Monday, January 10, 2022
An arresting sentence
I just ran across this sentence in Kierkegaard's Fear and Tremblng (Princeton Universty Press, 1952, p. 6): "The present author . . . writes because for him it is a luxury which becomes the more agreeable and more evident, the fewer there are who buy and read what he writes." This attitude, of course, is diametrically opposed to the culture of social media where popularity is everything, where one seeks to have the most "likes" and having what one has said "go viral" is the height of success. Why did K. say this? The context makes clear that he feels he is living in an age in which he is utterly "out of fashion," in an age "when an author who wants to have readers must take care to write in such a way that the book can be easily perused during the afternoon nap." In such an age, a book titled Fear and Trembling is unlikely to be popular!
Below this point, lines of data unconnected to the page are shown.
--- src/rtl/race_config.svh ---
`ifndef RACE_CONFIG_SVH
`define RACE_CONFIG_SVH

// Half-width of the tap window, window is 2L+1 taps
`define RACE_L 7

// Leak of the lag-correlation estimate
`define RACE_ALPHA_SHIFT 4

// Averaged correlation to edge weight
`define RACE_BETA_SHIFT 4

// Tap correlated against tap 0, legal range 1 to 2L
`define RACE_CORR_LAG 1

// AGC magnitude window on |I| + |Q|
`define RACE_AGC_LOW 4096
`define RACE_AGC_HIGH 24576
`define RACE_AGC_STEP 64

// Gain limits in Q3.12
`define RACE_GAIN_MIN 1024
`define RACE_GAIN_MAX 16383

`endif

--- src/rtl/race_data_pkg.sv ---
package race_data_pkg;

  // Input and output samples, Q1.15
  typedef logic signed [15:0] sample_t;

  // Branch result before gain, Q2.15
  typedef logic signed [16:0] mac_t;

  // MAC accumulator, wide enough for 2L+1 full-scale products
  typedef logic signed [39:0] acc_t;

  // Tap weights and correlation estimates, Q1.15
  typedef logic signed [15:0] coeff_t;

  // AGC gain, unsigned Q3.12
  typedef logic [14:0] gain_t;

  // Index into the tap window
  typedef logic [3:0] tap_sel_t;

endpackage
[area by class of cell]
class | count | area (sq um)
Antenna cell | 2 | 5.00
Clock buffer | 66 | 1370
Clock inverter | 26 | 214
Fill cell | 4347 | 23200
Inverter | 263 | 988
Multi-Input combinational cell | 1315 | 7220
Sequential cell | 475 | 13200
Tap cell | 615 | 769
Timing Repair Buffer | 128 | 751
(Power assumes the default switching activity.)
--- src/verilog/cpu_arch_pkg.sv ---
package cpu_arch_pkg;

    localparam int DATA_W = 32;
    localparam int WORD_W = 16;
    localparam int ADDR_W = 12;
    localparam int SP_W   = 10;
    localparam int REG_AW = 3;

    localparam logic [ADDR_W-SP_W-1:0] STACK_BASE = '1; // Top 1024 words
    localparam logic [SP_W-1:0]        SP_RESET   = '1;
    localparam int                     LOAD_WORDS = 128;
    localparam logic [ADDR_W-1:0]      START_ADDR = '0;
    localparam logic [REG_AW-1:0]      COND_REG   = 3'd5; // Tested by conditional jumps

    typedef enum logic [2:0] {
        ST_LOAD,
        ST_FETCH,
        ST_EXEC,
        ST_READ_HI,
        ST_READ_LO,
        ST_RET_JUMP,
        ST_WRITE,
        ST_HALT
    } state_e;

endpackage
No less so today. I suppose there is a possible logical fallacy here. The Syllogism "A. Those who speak the truth have few listeners. B. I have few listeners. THEREFORE: I speak the truth," is fallacious: the fallacy of the "undistributed middle." If it read "All those who have few listensrs speak the truth; I have few listeners, I speak the truth" it would be logically valid, but the first premise would be highly questionable. Some of those who have few listensrs - perhaps the majority - are just boring, not "speakers of the truth." I can't imagine that K. was unaware of this fallacy. So I think he is expressing a feeling, not making a logical argument. But what he said gave me pause. It makes me all the more curious just what the class at Swarthmore (where we will be studying Fear and Trembling in a couple of weeks) will think of this work. Ellen was also speculating that K's thought seems very "male" to her. The idea of "standing alone before God" is not an idea most women resonate with. This brought to mind the work of Carol Gilligan (In a Different Voice) and her critique of Lawrence Kohlberg's work (The Philosophy of Moral Development) on the moral development of adolescents which he claimed was universal in application but which she felt might work for boys but doesn't work for girls. The Swarthmore class is made up mostly of women. They are certainly the most vocal. We'll see!